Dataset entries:
====

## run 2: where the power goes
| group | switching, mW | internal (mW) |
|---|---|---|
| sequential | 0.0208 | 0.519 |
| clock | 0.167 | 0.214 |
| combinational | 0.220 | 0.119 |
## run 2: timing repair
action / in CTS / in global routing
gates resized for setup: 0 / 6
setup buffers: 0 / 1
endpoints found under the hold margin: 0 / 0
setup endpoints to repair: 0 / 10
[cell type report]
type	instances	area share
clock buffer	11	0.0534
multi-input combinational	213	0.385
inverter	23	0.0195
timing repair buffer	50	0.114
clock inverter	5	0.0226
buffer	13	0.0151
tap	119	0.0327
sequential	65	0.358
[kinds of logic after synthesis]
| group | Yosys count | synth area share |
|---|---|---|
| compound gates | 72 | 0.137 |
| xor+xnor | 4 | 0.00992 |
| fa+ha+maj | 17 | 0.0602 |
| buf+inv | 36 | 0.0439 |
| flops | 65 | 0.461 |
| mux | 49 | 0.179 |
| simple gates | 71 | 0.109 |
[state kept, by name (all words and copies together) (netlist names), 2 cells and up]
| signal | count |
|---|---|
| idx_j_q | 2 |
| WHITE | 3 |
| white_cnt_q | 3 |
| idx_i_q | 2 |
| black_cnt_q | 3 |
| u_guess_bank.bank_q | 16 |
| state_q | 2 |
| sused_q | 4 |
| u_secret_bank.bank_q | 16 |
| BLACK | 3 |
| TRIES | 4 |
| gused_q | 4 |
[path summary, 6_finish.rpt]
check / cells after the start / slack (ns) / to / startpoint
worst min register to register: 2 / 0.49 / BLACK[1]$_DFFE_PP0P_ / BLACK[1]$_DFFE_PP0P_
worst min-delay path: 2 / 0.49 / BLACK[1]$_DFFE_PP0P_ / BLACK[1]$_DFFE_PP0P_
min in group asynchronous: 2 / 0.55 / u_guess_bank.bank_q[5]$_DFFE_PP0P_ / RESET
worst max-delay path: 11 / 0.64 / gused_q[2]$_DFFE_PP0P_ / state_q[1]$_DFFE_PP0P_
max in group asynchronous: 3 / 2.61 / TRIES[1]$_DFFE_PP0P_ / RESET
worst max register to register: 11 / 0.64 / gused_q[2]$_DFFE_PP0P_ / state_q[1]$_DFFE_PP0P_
### src/rtl/udp_packet_builder.sv
// Builds an Ethernet/IPv4/UDP frame: a 42-byte header generated from latched
// request fields, followed by the payload passed straight through from in_data.
module udp_packet_builder #(
  parameter logic [7:0]  IP_TTL      = 8'd64,
  parameter int unsigned MAX_PAYLOAD = 1472
) (
  input  logic        clk,
  input  logic        reset,
  input  logic [47:0] src_mac,
  input  logic [47:0] dst_mac,
  input  logic [31:0] src_ip,
  input  logic [31:0] dst_ip,
  input  logic [15:0] src_port,
  input  logic [15:0] dst_port,
  input  logic [10:0] payload_len,
  input  logic        start_valid,
  output logic        start_ready,
  input  logic [7:0]  in_data,
  input  logic        in_valid,
  output logic        in_ready,
  output logic [7:0]  out_data,
  output logic        out_valid,
  input  logic        out_ready,
  output logic        out_last,
  output logic        len_err
);

  typedef enum logic [1:0] {IDLE, HEADER, PAYLOAD} state_t;

  state_t state, state_next;

  logic [47:0] cfg_src_mac, cfg_dst_mac;
  logic [31:0] cfg_src_ip, cfg_dst_ip;
  logic [15:0] cfg_src_port, cfg_dst_port;
  logic [10:0] cfg_len;

  logic [5:0]  hdr_idx;
  logic [10:0] pay_cnt;
  logic [19:0] csum_acc;
  logic [3:0]  csum_idx;

  logic        accept, too_long, hdr_xfer, pay_xfer;
  logic [15:0] total_len, udp_len, csum_word, hdr_checksum, fold2;
  logic [16:0] fold1;
  logic [335:0] hdr_vec;
  logic [8:0]  hdr_bit;
  logic [7:0]  hdr_byte;

  assign accept    = start_valid & start_ready;
  assign too_long  = 32'(payload_len) > MAX_PAYLOAD;
  assign total_len = 16'(cfg_len) + 16'd28;
  assign udp_len   = 16'(cfg_len) + 16'd8;

  // Word 0 (16'h4500) is loaded at accept; words 1..8 follow one per cycle.
  always_comb begin
    csum_word = '0;
    case (csum_idx)
      4'd1:    csum_word = total_len;
      4'd2:    csum_word = 16'h0000;
      4'd3:    csum_word = 16'h4000;
      4'd4:    csum_word = {IP_TTL, 8'h11};
      4'd5:    csum_word = cfg_src_ip[31:16];
      4'd6:    csum_word = cfg_src_ip[15:0];
      4'd7:    csum_word = cfg_dst_ip[31:16];
      4'd8:    csum_word = cfg_dst_ip[15:0];
      default: csum_word = '0;
    endcase
  end

  // Two folds absorb every carry a 9-word sum can produce.
  assign fold1        = {1'b0, csum_acc[15:0]} + {13'b0, csum_acc[19:16]};
  assign fold2        = fold1[15:0] + {15'b0, fold1[16]};
  assign hdr_checksum = ~fold2;

  assign hdr_vec = {cfg_dst_mac, cfg_src_mac, 16'h0800,
                    16'h4500, total_len, 16'h0000, 16'h4000, IP_TTL, 8'h11,
                    hdr_checksum, cfg_src_ip, cfg_dst_ip,
                    cfg_src_port, cfg_dst_port, udp_len, 16'h0000};
  assign hdr_bit  = 9'd335 - {hdr_idx, 3'b000};
  assign hdr_byte = hdr_vec[hdr_bit -: 8];

  always_ff @(posedge clk) begin
    if (reset) state <= IDLE;
    else       state <= state_next;
  end

  always_comb begin
    state_next  = state;
    start_ready = 1'b0;
    out_valid   = 1'b0;
    out_data    = 8'h00;
    out_last    = 1'b0;
    in_ready    = 1'b0;
    hdr_xfer    = 1'b0;
    pay_xfer    = 1'b0;
    if (reset) begin
      state_next = IDLE;
    end else begin
      case (state)
        IDLE: begin
          start_ready = 1'b1;
          if (start_valid && !too_long) state_next = HEADER;
        end
        HEADER: begin
          out_valid = 1'b1;
          out_data  = hdr_byte;
          out_last  = (hdr_idx == 6'd41) && (cfg_len == 11'd0);
          hdr_xfer  = out_ready;
          if (out_ready && hdr_idx == 6'd41)
            state_next = (cfg_len == 11'd0) ? IDLE : PAYLOAD;
        end
        PAYLOAD: begin
          out_valid = in_valid;
          out_data  = in_data;
          in_ready  = out_ready;
          out_last  = in_valid && (pay_cnt == 11'd1);
          pay_xfer  = in_valid && out_ready;
          if (pay_xfer && pay_cnt == 11'd1) state_next = IDLE;
        end
        default: state_next = IDLE;
      endcase
    end
  end

  always_ff @(posedge clk) begin
    if (reset) begin
      cfg_src_mac  <= '0;
      cfg_dst_mac  <= '0;
      cfg_src_ip   <= '0;
      cfg_dst_ip   <= '0;
      cfg_src_port <= '0;
      cfg_dst_port <= '0;
      cfg_len      <= '0;
      hdr_idx      <= '0;
      pay_cnt      <= '0;
      csum_acc     <= '0;
      csum_idx     <= '0;
      len_err      <= 1'b0;
    end else begin
      len_err <= accept && too_long;
      if (accept && !too_long) begin
        cfg_src_mac  <= src_mac;
        cfg_dst_mac  <= dst_mac;
        cfg_src_ip   <= src_ip;
        cfg_dst_ip   <= dst_ip;
        cfg_src_port <= src_port;
        cfg_dst_port <= dst_port;
        cfg_len      <= payload_len;
        hdr_idx      <= '0;
        pay_cnt      <= payload_len;
        csum_acc     <= 20'h04500;
        csum_idx     <= 4'd1;
      end else begin
        if (hdr_xfer) hdr_idx <= hdr_idx + 6'd1;
        if (pay_xfer) pay_cnt <= pay_cnt - 11'd1;
        // Runs independently of out_ready, so stalls cannot disturb the sum.
        if (csum_idx != 4'd0 && csum_idx < 4'd9) begin
          csum_acc <= csum_acc + {4'b0, csum_word};
          csum_idx <= csum_idx + 4'd1;
        end
      end
    end
  end

endmodule
### config.mk
export PLATFORM = sky130hd
export DESIGN_NAME = leds_uart_reporter
export DESIGN_NICKNAME = d
export VERILOG_FILES = /design/src/rtl/leds_uart_reporter.sv
export SDC_FILE = /design/constraint.sdc
export NUM_CORES = 1
export LEC_CHECK = 0
export CAP_MARGIN = 20
export CORE_ASPECT_RATIO = 0.8
export CORE_MARGIN = 5
export CORE_UTILIZATION = 59
export DETAILED_ROUTE_END_ITERATION = 12
export GPL_ROUTABILITY_DRIVEN = 0
export GPL_TIMING_DRIVEN = 0
export MAX_ROUTING_LAYER = met4
export PLACE_DENSITY = 0.8
export SYNTH_ARGS = -nofsm -noshare
export SYNTH_HDL_FRONTEND = slang
export SYNTH_SLANG_ARGS = --single-unit
### constraint.sdc
create_clock -name CLK -period 2.6 [get_ports CLK]
set_input_delay 0.39 -clock CLK [delete_from_list [all_inputs] [get_ports CLK]]
set_output_delay 0.39 -clock CLK [all_outputs]
set_load 0.02 [all_outputs]
## config.mk

```make
export PLATFORM = sky130hd
export DESIGN_NAME = uart_rx
export DESIGN_NICKNAME = d
export VERILOG_FILES = /design/src/rtl/uart_pkg.sv /design/src/rtl/uart_sync2.sv /design/src/rtl/uart_rx.sv
export SDC_FILE = /design/constraint.sdc
export NUM_CORES = 1
export LEC_CHECK = 0
export ABC_CLOCK_PERIOD_IN_PS = 2300
export CORE_MARGIN = 2
export CORE_UTILIZATION = 60
export CTS_BUF_LIST = sky130_fd_sc_hd__clkbuf_2
export DETAILED_ROUTE_END_ITERATION = 7
export GPL_ROUTABILITY_DRIVEN = 0
export PLACE_DENSITY = 0.92
export SYNTH_ARGS = -nofsm -noshare
export SYNTH_HDL_FRONTEND = slang
export SYNTH_SLANG_ARGS = --single-unit
export TNS_END_PERCENT = 30
```

## constraint.sdc

```tcl
create_clock -name CLK100MHZ -period 2.3 [get_ports CLK100MHZ]
set_input_delay 0.46 -clock CLK100MHZ [delete_from_list [all_inputs] [get_ports CLK100MHZ]]
set_output_delay 0.46 -clock CLK100MHZ [all_outputs]
set_load 0.005 [all_outputs]
```

## src/rtl/uart_pkg.sv

```systemverilog
`default_nettype none
// ============================================================================
//  Module   : uart_pkg
//  Brief    : Shared UART constants, the one-hot receiver state encoding and
//             the default bit period used by both the receiver and transmitter.
//  Revision : 1.0  initial release
// ============================================================================
package uart_pkg;

  // Payload width of one 8N1 character.
  localparam int DATA_BITS = 8;

  // 100 MHz / 115200 baud, shared with the transmitter.
  localparam int CLKS_PER_BIT_DEFAULT = 868;

  // One-hot receiver state encoding.
  localparam logic [4:0] ST_IDLE  = 5'b00001;
  localparam logic [4:0] ST_START = 5'b00010;
  localparam logic [4:0] ST_DATA  = 5'b00100;
  localparam logic [4:0] ST_STOP  = 5'b01000;
  localparam logic [4:0] ST_BREAK = 5'b10000;

  typedef enum logic [4:0] {
    IDLE  = ST_IDLE,
    START = ST_START,
    DATA  = ST_DATA,
    STOP  = ST_STOP,
    BREAK = ST_BREAK
  } rx_state_t;

endpackage : uart_pkg
`default_nettype wire

```

## src/rtl/uart_sync2.sv

```systemverilog
`default_nettype none
// ============================================================================
//  Module   : uart_sync2
//  Brief    : Two-flop synchroniser for a single asynchronous input, with a
//             selectable reset value so idle-high lines do not glitch low.
//  Revision : 1.0  initial release
// ============================================================================
module uart_sync2 #(
  parameter logic RESET_VAL = 1'b1
) (
  input  logic CLK100MHZ,
  input  logic reset,
  input  logic d,
  output logic q
);

  logic meta;

  // Two-stage resynchronisation of the asynchronous input into CLK100MHZ.
  always_ff @(posedge CLK100MHZ or posedge reset) begin
    if (reset) begin
      meta <= RESET_VAL;
      q    <= RESET_VAL;
    end else begin
      meta <= d;
      q    <= meta;
    end
  end

endmodule : uart_sync2
`default_nettype wire

```

## src/rtl/uart_rx.sv

```systemverilog
`default_nettype none
// ============================================================================
//  Module   : uart_rx
//  Brief    : 8N1 UART receiver with start-glitch rejection, framing/overrun
//             reporting and a valid/ready byte output.
//  Revision : 1.0  initial release
// ============================================================================
module uart_rx
  import uart_pkg::*;
#(
  parameter int CLKS_PER_BIT = CLKS_PER_BIT_DEFAULT,
  parameter int HALF_BIT     = CLKS_PER_BIT / 2
) (
  input  logic                 CLK100MHZ,
  input  logic                 reset,
  input  logic                 UART_TXD_IN,
  output logic [DATA_BITS-1:0] rx_data,
  output logic                 rx_valid,
  input  logic                 rx_ready,
  output logic                 frame_err,
  output logic                 overrun,
  output logic                 busy
);

  localparam int CNT_W = $clog2(CLKS_PER_BIT);
  localparam logic [CNT_W-1:0] HALF_LAST = CNT_W'(HALF_BIT - 1);
  localparam logic [CNT_W-1:0] BIT_LAST  = CNT_W'(CLKS_PER_BIT - 1);
  localparam logic [2:0]       IDX_LAST  = 3'(DATA_BITS - 1);

  logic                 rxs;
  rx_state_t            state;
  logic [CNT_W-1:0]     baud_cnt;
  logic [2:0]           bit_idx;
  logic [DATA_BITS-1:0] shift;

  // The line idles high, so the synchroniser resets to 1 to avoid a false start.
  uart_sync2 #(
    .RESET_VAL (1'b1)
  ) u_sync (
    .CLK100MHZ (CLK100MHZ),
    .reset     (reset),
    .d         (UART_TXD_IN),
    .q         (rxs)
  );

  // Receive FSM with registered outputs; baud counter is cleared on every state entry.
  always_ff @(posedge CLK100MHZ or posedge reset) begin
    if (reset) begin
      state     <= IDLE;
      baud_cnt  <= '0;
      bit_idx   <= '0;
      shift     <= '0;
      rx_data   <= '0;
      rx_valid  <= 1'b0;
      frame_err <= 1'b0;
      overrun   <= 1'b0;
      busy      <= 1'b0;
    end else begin
      frame_err <= 1'b0;
      overrun   <= 1'b0;

      // A completed handshake drops valid unless a new byte loads below.
      if (rx_valid && rx_ready) begin
        rx_valid <= 1'b0;
      end

      case (state)
        IDLE: begin
          baud_cnt <= '0;
          if (!rxs) begin
            state <= START;
            busy  <= 1'b1;
          end
        end

        // Re-check the line at the start-bit centre to reject short glitches.
        START: begin
          if (baud_cnt == HALF_LAST) begin
            baud_cnt <= '0;
            if (!rxs) begin
              state   <= DATA;
              bit_idx <= '0;
            end else begin
              state <= IDLE;
              busy  <= 1'b0;
            end
          end else begin
            baud_cnt <= baud_cnt + CNT_W'(1);
          end
        end

        // Sample each data bit at its centre, LSB first.
        DATA: begin
          if (baud_cnt == BIT_LAST) begin
            baud_cnt       <= '0;
            shift[bit_idx] <= rxs;
            if (bit_idx == IDX_LAST) begin
              state <= STOP;
            end else begin
              bit_idx <= bit_idx + 3'd1;
            end
          end else begin
            baud_cnt <= baud_cnt + CNT_W'(1);
          end
        end

        // Leave at mid-stop-bit so the next start edge is not missed.
        STOP: begin
          if (baud_cnt == BIT_LAST) begin
            baud_cnt <= '0;
            if (rxs) begin
              state <= IDLE;
              busy  <= 1'b0;
              if (!rx_valid || rx_ready) begin
                rx_data  <= shift;
                rx_valid <= 1'b1;
              end else begin
                overrun <= 1'b1;
              end
            end else begin
              frame_err <= 1'b1;
              state     <= BREAK;
            end
          end else begin
            baud_cnt <= baud_cnt + CNT_W'(1);
          end
        end

        // A held-low line is a break; wait for it to return high.
        BREAK: begin
          baud_cnt <= '0;
          if (rxs) begin
            state <= IDLE;
            busy  <= 1'b0;
          end
        end

        default: begin
          state    <= IDLE;
          baud_cnt <= '0;
          busy     <= 1'b0;
        end
      endcase
    end
  end

endmodule : uart_rx
`default_nettype wire

```

==> reports/metrics.cfg <==
[route]
wl_met3_um=215
drt-met1-wl_um=1600
drt_pass1_iterations=4
routed_via_density=6.032
drtIter0Drc=118
dr_wl_met2_um=1938
vias=1508
wl_per_cell_um=15.35
routed.top_layer=met4
ant_nets=0
wl_um=3837
drc=0

[cells_and_area]
nets=213
area_growth_pct=15.99
layoutNonFillerInstCount=250
drive_gt1_frac=0.2184
final_cell_area_mm2=0.002287
antenna_cells=0

[clock_tree]
clkSinkCount=40
cts_tree=done
root_buffer=clkbuf_2
htree_num_levels=2
clock_path_buffers=2
cts_hold_buf=0
clock_latency_ns=0.42
clk_pin_slew_ns=0.18
cts_made_buffers=5

[synth]
synth-seq-cells=40
async_flop_share=1.000
yosysSeqAreaShare=0.5095
synth_cell_types=46
yosysWarnings=0
syn-num-nets=192
synthCells=184
synth.cell_area_mm2=0.001972
synth.avg_cell_area_um2=10.72
synth_ff_type=dfrtp_1
synth-edff-count=0

[sta]
whs_ns=0.3692
maxSlewViolCount=0
period_share=0.9593
finalSetupViolations=0
rsz0062_at_grt=yes
fin_skew_ns=0.02324
setup_ws_ns=0.09359
maxSlewHeadroom=0.6858
tightest_slew_ns=0.4713
layout_min_cycle_time_ns=2.206
fmax_ghz=0.4532
final.setup.tns_ns=0
hold_violations=0

[power_and_ir_drop]
ir_drop_v=0.0006434
p_leak_nw=1.016
powerDensity_mw_per_mm2=764.1

[placement]
numPortBuffers=15
dpl_cell_area_mm2=0.002193
pre_cts_ws_ns=0.1814
dp_hpwl_um=2786
placed_cells=241

[run_status]
status=complete, no violations

[setup_path]
reg2reg_setup_slack_ns=0.09
endpoint_kind=flip-flop
reg2reg_to=state[2]$_DFFE_PP0P_
r2r_cells=5
worst-path-max-fanout=11
start_kind=flip-flop
critPathKind=flip-flop to flip-flop
required_ns=2.66
r2r-start=baud_cnt[2]$_DFF_PP0_
arrival_ns=2.56

[global_route]
antenna_found_initial=0
grt_usage=0.2406
grt_pass1_vias=1528
grt_max_degree=41
grt_pass1_wl_um=6548
grt_overflow_total=0

[floorplanning]
ioPinCount=16
rows=20
floorplan.initialDensity=0.6407
core_area_mm2=0.003078
dieArea_mm2=0.003761
chipWidth_um=61.33
die_h_um=61.33

[flow_run]
maxCapViolations=0

[hold_path]
holdCritStartpoint=u_sync.meta$_DFF_PP1_
hold_class=flip-flop to flip-flop
hold_end=u_sync.q$_DFF_PP1_
min_path_cells=0

==> power by group <==
group | internal [W] | switching, W
logic | 0.000212 | 0.000270
registers | 0.000764 | 0.0000869
clock network | 0.000182 | 0.000232
==> sequential cells by signal, indices dropped and copies added (netlist names) <==
signal and count:
baud_cnt 10, u_sync.q 1, frame_err 1, state 5, shift 8, busy 1, rx_valid 1, overrun 1
bit_idx 3, u_sync.meta 1, rx_data 8
==> cell families (layout without fill, tap and decap cells) <==
group                      after synthesis  count (layout)  share of synthesized area
AOI/OAI and AO/OA                       18              18                    0.07234
xor gates and xnor gates                 8               8                    0.03553
adders and majority gates                4               4                    0.02538
buffers and inverters                   14              36                    0.02792
DFF                                     40              40                     0.5095
muxes                                   16              16                    0.09327
and+or+nand+nor                         84              84                     0.2361
==> worst max-delay path, cell delays in order, from the launching register on <==
cell	delay, ns
dfrtp_2	0.48
or3b_1	0.45
or4_4	0.55
a22oi_2	0.32
buf_4	0.23
a22o_1	0.13
==> worst max path at each step <==
stage | from | endpoint | slack (ns) | cells after the start
floorplan | baud_cnt[0]$_DFF_PP0_ | shift[5]$_DFFE_PP0P_ | 0.29 | 6
global placement | baud_cnt[0]$_DFF_PP0_ | shift[6]$_DFFE_PP0P_ | 0.26 | 6
detailed placement | baud_cnt[0]$_DFF_PP0_ | shift[6]$_DFFE_PP0P_ | 0.18 | 6
CTS | baud_cnt[0]$_DFF_PP0_ | state[2]$_DFFE_PP0P_ | 0.14 | 6
global route | baud_cnt[2]$_DFF_PP0_ | shift[6]$_DFFE_PP0P_ | -0.009 | 5
finish | baud_cnt[2]$_DFF_PP0_ | state[2]$_DFFE_PP0P_ | 0.09 | 5
==> cells in the mapped netlist (2+ instances only) <==
cell | number | share of area
a22o_1 | 3 | 0.013
mux2_2 | 14 | 0.080
nand4_1 | 5 | 0.016
nand3b_1 | 2 | 0.0076
nor3_1 | 7 | 0.018
ha_1 | 4 | 0.025
or3b_2 | 2 | 0.0089
nand2b_1 | 2 | 0.0063
o21ai_0 | 2 | 0.0051
nand2_1 | 13 | 0.025
buf_2 | 2 | 0.0051
xor2_1 | 5 | 0.022
dfrtp_1 | 37 | 0.47
a211oi_1 | 2 | 0.0076
xnor2_1 | 3 | 0.013
and3_1 | 3 | 0.0095
nor2_1 | 19 | 0.036
clkbuf_1 | 7 | 0.013
nor4_1 | 3 | 0.0095
a21oi_1 | 2 | 0.0051
inv_1 | 5 | 0.0095
dfstp_2 | 3 | 0.040
nor3b_1 | 5 | 0.019
nand3_1 | 12 | 0.030
==> layout by cell type (no fill, tap or decap), drive strengths merged, types with 2 or more instances in the layout <==
cell and count:
clkdlybuf4s50 15, nand2 13, dfstp 3, o21ai 2, clkbuf 5, nor2 19, a21oi 2, nor3b 6
ha 4, dfrtp 37, nand3b 2, nand3 12, nor3 8, and3 3, nand2b 2, clkinv 2
inv 5, or3b 3, nor4 4, xnor2 3, buf 8, a211oi 2, nand4 5, or4 2
a22o 3, xor2 5, mux2 16
==> per-stage QoR <==
step           power [W]    util
2_1_floorplan   0.001165       -
3_3_place_gp    0.001283  0.7126
3_5_place_dp    0.001321  0.7126
4_1_cts         0.001736  0.7346
5_1_grt         0.001844  0.7431
6_report        0.001748  0.7431
==> layout make-up <==
| cell class | instances | area [um^2] |
|---|---|---|
| clock buffers | 5 | 25.02 |
| clock inverters | 3 | 42.54 |
| fillers | 205 | 790.8 |
| inverters | 5 | 18.77 |
| multi-input cells | 130 | 927.1 |
| flip-flops and latches | 40 | 1008 |
| well taps | 44 | 55.05 |
| repair buffers | 23 | 210.2 |
==> repair_timing <==
| action | CTS | global route |
|---|---|---|
| buffers inserted | 0 | 1 |
| resized for setup | 0 | 6 |
| endpoints found under the setup margin | 0 | 5 |
==> layer usage <==
layer / vias up / GRT usage
li1: 699 / -
met1: 744 / 0.2804
met2: 55 / 0.4149
met3: 10 / 0.05042
met4: 0 / 0.1273
met5: - / 0
Note: power is estimated with default switching activity, not from simulation.
### src/rtl/rv32ima_pkg.sv
// Shared types and encodings for the memory arbiter slice: arbiter states,
// load/store width codes and the default wait-state limit.
package rv32ima_pkg;

   typedef logic [31:0] word_t;

   // funct3-style width field; bit 2 (unsigned flag) is irrelevant to lane selection
   localparam int LDST_WIDTH_W = 3;
   localparam logic [1:0] LDST_BYTE = 2'b00;
   localparam logic [1:0] LDST_HALF = 2'b01;
   localparam logic [1:0] LDST_WORD = 2'b10;

   localparam word_t MEM_TIMEOUT_DEFAULT = word_t'(64);

   typedef enum logic [1:0] {
      IDLE  = 2'd0,
      IBUSY = 2'd1,
      DBUSY = 2'd2
   } arb_state_t;

endpackage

====

[PROBLEM DETAILS]
Within the data, tally each line containing the string "signal". Answer with the number by itself.

[SOLUTION FOR THIS TASK]
3